═════ Data records ═════
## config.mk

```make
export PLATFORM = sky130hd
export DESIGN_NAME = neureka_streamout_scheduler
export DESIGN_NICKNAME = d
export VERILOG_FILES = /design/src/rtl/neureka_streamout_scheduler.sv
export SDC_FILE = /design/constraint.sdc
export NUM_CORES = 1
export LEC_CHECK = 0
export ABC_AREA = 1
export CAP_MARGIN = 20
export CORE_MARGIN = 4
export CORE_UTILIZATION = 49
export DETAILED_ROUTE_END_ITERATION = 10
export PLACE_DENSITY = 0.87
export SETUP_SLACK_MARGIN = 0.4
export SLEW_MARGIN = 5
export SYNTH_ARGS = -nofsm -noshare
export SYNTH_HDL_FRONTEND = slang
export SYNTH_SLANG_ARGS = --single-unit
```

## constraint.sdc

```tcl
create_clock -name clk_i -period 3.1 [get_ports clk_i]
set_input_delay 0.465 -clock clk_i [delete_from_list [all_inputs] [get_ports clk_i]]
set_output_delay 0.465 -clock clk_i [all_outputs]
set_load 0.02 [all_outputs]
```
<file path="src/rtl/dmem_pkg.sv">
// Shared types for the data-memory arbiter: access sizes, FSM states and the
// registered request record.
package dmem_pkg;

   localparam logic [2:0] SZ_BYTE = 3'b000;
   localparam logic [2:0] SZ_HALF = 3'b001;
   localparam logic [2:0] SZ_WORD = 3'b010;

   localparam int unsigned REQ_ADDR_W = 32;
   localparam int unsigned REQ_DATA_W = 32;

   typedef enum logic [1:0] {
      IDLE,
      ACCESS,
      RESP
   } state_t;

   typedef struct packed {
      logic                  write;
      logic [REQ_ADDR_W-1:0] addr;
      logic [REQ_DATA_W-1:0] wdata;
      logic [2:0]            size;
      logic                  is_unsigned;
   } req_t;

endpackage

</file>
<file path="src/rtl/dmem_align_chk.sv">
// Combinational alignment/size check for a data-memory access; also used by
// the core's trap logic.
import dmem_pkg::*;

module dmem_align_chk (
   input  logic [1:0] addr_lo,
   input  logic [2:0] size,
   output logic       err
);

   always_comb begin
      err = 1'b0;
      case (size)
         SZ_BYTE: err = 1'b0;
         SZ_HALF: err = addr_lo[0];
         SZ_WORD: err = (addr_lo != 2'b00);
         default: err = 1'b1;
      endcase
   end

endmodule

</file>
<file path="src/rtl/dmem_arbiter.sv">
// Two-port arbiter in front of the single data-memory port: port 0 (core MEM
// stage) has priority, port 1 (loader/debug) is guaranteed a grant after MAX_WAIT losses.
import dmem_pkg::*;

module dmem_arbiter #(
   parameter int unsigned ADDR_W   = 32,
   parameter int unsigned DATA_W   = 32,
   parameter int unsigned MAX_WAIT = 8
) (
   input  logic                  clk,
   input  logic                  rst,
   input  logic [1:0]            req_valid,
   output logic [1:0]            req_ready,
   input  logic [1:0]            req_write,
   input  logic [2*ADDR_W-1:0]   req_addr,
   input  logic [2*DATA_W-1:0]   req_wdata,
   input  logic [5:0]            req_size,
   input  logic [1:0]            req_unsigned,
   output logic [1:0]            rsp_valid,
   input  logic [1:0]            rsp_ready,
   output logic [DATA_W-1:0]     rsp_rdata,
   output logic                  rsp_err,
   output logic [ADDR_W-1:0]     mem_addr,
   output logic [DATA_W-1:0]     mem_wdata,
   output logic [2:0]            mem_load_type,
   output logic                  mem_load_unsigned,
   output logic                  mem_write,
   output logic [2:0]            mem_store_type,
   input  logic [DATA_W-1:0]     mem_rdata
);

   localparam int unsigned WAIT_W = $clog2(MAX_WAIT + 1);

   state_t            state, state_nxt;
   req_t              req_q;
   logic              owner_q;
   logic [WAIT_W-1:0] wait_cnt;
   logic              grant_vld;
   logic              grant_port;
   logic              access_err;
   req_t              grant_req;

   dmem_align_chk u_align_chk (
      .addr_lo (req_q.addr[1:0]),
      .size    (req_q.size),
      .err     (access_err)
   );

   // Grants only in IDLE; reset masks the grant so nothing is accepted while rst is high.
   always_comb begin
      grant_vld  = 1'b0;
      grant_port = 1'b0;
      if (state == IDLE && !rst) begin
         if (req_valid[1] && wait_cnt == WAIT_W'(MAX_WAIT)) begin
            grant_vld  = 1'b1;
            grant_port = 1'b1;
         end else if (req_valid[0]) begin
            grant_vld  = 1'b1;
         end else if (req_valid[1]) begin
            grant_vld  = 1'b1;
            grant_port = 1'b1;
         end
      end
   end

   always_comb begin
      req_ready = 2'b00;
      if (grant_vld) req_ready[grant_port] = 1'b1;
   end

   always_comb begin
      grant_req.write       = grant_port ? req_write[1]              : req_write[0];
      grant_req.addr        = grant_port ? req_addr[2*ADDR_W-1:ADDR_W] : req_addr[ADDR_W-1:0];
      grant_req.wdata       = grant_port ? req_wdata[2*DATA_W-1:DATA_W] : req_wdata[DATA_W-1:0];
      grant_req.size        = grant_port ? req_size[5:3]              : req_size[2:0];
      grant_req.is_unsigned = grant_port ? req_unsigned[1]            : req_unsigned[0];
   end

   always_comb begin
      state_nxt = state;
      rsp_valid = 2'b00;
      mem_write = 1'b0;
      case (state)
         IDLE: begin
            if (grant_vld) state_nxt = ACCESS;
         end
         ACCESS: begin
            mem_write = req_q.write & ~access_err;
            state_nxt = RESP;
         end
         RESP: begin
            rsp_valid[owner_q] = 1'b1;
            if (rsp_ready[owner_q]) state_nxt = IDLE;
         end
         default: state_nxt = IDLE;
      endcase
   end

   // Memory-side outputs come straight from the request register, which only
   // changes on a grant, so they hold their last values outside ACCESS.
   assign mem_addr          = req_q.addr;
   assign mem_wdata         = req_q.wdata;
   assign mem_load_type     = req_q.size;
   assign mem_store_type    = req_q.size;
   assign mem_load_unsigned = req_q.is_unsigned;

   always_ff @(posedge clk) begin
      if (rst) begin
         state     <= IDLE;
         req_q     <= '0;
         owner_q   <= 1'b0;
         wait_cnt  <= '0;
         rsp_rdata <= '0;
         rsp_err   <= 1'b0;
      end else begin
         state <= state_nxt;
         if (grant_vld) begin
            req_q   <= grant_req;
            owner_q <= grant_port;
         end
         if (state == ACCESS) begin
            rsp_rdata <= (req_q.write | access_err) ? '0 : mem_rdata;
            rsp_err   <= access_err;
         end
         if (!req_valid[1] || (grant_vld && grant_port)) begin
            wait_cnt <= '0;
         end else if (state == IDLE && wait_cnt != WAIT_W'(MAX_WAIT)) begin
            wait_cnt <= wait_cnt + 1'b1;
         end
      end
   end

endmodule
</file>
═════
═════ Data records ═════
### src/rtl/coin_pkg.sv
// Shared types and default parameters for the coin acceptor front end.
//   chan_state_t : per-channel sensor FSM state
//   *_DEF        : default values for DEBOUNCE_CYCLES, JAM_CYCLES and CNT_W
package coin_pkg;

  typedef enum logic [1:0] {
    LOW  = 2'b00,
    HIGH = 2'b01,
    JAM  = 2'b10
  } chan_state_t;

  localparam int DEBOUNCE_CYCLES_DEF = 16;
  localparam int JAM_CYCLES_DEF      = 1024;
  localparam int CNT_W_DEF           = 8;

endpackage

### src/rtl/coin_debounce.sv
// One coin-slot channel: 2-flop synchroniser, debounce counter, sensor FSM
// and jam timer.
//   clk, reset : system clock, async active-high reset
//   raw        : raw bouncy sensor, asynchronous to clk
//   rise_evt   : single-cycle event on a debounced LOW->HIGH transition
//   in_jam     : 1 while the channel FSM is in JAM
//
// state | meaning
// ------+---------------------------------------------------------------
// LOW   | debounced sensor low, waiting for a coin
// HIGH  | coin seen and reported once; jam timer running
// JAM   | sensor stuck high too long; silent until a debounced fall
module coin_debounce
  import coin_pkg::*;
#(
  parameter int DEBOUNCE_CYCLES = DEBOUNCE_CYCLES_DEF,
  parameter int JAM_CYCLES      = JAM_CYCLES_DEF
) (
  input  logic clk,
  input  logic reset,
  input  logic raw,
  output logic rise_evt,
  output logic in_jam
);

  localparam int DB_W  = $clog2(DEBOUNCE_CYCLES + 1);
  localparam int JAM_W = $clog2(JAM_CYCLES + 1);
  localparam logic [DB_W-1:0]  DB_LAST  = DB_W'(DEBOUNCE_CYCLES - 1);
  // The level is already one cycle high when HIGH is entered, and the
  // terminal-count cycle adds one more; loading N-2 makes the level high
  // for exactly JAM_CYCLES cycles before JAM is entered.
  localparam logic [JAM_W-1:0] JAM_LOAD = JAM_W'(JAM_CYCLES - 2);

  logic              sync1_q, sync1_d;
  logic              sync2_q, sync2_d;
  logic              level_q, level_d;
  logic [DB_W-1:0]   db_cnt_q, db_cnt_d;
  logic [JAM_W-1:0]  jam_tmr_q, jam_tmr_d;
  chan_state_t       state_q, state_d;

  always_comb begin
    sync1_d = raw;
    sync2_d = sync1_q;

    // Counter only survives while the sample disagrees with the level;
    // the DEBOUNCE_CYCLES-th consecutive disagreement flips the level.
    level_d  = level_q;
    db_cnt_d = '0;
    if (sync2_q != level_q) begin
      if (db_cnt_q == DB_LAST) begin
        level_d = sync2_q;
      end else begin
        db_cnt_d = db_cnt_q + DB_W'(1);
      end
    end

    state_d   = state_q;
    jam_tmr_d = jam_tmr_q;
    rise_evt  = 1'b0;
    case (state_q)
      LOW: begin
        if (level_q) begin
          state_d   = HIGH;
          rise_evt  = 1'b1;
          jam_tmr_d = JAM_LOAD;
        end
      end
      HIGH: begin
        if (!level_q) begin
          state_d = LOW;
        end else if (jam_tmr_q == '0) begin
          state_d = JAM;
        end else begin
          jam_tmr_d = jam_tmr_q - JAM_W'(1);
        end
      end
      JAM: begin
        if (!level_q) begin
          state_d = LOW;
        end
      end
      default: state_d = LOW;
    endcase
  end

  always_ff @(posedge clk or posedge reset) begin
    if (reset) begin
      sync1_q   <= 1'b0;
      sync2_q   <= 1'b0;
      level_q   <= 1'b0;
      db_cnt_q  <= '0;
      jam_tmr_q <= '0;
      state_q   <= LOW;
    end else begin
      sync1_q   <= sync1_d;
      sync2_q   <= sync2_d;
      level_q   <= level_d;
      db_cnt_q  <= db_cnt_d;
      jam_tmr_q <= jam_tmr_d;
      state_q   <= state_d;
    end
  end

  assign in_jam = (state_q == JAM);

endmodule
═════
> **Directions**: Return each line above where the word "reset" shows up.

> **Worked solution**:
   // Grants only in IDLE; reset masks the grant so nothing is accepted while rst is high.
//   clk, reset : system clock, async active-high reset
  input  logic reset,
  always_ff @(posedge clk or posedge reset) begin
    if (reset) begin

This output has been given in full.